> [Dataset content]
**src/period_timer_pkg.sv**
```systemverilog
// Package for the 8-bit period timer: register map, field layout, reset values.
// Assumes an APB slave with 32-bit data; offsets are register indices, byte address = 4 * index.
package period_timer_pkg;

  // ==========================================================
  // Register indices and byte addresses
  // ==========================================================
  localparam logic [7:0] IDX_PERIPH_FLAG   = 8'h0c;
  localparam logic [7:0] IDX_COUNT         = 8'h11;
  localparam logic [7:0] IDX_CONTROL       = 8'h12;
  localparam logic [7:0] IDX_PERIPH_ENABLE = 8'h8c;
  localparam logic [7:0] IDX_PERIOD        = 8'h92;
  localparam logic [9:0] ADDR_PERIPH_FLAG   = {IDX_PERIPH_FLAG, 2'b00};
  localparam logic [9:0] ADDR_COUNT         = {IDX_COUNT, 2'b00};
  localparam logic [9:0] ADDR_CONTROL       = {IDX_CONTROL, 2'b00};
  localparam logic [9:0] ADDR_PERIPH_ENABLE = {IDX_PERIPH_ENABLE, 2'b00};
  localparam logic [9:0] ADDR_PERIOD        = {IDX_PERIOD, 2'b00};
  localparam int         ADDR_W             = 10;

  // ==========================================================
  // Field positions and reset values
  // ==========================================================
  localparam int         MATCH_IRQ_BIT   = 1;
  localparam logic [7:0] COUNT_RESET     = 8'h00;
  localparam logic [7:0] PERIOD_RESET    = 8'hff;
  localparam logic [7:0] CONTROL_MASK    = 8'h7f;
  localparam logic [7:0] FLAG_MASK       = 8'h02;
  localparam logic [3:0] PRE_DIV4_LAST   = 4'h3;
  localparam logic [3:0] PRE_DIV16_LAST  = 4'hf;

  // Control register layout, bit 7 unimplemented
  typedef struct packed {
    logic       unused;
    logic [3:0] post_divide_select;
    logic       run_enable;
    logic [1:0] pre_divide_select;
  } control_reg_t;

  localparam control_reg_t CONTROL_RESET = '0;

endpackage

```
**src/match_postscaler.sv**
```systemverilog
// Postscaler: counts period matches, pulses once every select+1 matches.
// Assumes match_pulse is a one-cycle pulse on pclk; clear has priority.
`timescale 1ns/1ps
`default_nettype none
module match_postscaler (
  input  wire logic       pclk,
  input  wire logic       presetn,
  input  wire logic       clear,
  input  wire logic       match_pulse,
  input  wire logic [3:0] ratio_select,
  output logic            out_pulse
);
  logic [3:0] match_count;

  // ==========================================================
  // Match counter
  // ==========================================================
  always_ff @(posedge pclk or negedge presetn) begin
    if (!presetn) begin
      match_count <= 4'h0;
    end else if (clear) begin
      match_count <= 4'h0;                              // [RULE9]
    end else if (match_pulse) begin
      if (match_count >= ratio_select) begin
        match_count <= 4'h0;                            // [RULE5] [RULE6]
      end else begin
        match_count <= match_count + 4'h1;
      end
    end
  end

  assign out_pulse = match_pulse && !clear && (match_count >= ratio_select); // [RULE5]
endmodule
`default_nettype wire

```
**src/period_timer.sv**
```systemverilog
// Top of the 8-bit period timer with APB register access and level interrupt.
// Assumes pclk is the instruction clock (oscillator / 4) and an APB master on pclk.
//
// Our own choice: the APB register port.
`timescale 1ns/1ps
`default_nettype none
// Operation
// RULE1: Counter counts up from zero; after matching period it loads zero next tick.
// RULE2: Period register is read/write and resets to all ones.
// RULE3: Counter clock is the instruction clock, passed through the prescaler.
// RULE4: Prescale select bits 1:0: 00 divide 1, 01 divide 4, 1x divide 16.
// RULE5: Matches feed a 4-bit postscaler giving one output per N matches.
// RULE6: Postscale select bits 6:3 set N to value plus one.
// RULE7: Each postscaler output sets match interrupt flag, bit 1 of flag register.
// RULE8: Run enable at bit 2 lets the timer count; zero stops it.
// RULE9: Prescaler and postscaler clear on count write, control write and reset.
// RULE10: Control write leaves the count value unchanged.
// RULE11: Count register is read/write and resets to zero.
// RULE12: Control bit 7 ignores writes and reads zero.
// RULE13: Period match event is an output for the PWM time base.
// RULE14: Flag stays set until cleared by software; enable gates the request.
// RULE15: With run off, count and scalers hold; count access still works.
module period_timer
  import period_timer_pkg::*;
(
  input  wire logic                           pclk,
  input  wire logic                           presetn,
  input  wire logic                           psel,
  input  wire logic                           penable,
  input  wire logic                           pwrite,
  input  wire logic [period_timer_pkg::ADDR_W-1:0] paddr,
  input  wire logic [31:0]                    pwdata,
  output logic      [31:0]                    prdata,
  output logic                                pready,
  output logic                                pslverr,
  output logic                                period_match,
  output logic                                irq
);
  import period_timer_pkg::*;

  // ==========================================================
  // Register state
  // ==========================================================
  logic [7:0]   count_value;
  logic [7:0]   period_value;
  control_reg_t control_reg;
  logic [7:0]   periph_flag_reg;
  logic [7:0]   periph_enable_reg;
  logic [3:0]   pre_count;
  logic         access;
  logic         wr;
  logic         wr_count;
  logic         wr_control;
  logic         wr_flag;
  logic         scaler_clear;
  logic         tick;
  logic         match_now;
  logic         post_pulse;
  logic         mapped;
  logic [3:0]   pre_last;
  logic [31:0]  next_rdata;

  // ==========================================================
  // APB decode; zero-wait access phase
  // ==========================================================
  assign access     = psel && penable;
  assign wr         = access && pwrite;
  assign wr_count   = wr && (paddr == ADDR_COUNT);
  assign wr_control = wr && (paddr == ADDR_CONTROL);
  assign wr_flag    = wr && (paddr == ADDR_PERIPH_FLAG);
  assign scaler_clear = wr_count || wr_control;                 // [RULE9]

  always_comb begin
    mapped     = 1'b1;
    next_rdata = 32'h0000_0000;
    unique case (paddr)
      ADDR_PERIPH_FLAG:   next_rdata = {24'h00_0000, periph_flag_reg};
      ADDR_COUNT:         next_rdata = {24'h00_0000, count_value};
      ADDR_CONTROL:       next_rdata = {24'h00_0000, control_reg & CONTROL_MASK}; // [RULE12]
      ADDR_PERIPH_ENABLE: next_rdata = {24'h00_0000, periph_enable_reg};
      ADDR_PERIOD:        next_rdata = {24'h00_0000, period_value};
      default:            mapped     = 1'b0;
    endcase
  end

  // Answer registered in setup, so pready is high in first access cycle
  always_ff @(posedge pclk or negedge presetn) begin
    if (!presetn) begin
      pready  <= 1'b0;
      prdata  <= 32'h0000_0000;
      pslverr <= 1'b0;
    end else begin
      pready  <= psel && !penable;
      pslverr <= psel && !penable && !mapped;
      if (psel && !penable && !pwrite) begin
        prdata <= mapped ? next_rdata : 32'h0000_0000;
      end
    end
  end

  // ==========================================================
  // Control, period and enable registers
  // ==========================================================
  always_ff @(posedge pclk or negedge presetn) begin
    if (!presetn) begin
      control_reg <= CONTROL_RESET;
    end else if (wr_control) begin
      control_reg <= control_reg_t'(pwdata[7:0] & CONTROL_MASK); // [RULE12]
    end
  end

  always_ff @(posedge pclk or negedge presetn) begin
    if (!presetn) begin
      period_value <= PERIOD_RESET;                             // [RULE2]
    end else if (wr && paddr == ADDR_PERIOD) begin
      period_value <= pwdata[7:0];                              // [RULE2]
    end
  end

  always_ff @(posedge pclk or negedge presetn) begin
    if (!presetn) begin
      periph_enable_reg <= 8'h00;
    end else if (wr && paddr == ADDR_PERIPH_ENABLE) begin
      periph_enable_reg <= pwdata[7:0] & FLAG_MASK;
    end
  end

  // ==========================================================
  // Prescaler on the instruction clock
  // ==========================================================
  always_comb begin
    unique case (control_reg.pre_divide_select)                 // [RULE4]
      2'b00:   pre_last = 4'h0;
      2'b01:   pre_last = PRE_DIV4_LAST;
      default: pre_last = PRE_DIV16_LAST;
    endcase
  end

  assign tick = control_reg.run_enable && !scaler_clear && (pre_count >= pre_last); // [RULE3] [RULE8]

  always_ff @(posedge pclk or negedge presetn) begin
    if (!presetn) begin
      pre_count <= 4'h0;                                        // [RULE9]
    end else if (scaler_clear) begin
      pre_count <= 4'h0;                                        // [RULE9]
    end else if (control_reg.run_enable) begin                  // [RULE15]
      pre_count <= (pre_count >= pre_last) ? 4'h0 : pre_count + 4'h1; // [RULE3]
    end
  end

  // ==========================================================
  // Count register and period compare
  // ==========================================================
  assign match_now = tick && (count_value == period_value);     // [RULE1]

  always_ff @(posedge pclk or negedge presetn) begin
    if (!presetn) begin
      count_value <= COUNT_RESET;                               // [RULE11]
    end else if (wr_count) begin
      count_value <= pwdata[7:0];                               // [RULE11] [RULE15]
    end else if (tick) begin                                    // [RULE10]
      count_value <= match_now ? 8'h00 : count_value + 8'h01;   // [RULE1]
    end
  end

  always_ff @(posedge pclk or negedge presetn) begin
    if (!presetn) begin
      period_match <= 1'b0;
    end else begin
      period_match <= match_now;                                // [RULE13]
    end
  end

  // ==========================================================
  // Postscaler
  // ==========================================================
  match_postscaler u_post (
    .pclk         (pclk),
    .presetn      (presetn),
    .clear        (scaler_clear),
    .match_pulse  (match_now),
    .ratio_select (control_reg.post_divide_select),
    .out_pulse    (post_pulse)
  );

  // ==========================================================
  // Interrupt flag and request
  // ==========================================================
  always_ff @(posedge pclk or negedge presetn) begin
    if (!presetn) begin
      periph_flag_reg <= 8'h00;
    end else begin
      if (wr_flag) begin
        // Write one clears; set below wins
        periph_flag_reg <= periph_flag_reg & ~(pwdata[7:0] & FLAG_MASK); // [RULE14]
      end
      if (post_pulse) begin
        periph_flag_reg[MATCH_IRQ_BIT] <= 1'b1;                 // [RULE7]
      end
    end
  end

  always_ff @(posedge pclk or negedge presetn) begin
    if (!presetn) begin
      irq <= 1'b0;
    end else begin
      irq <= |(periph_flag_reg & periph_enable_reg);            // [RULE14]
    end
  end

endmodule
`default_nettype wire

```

> [What the task asks] Set out every line from the material that contains the string "unique".

> [Solution to this exercise]
    unique case (paddr)
    unique case (control_reg.pre_divide_select)                 // [RULE4]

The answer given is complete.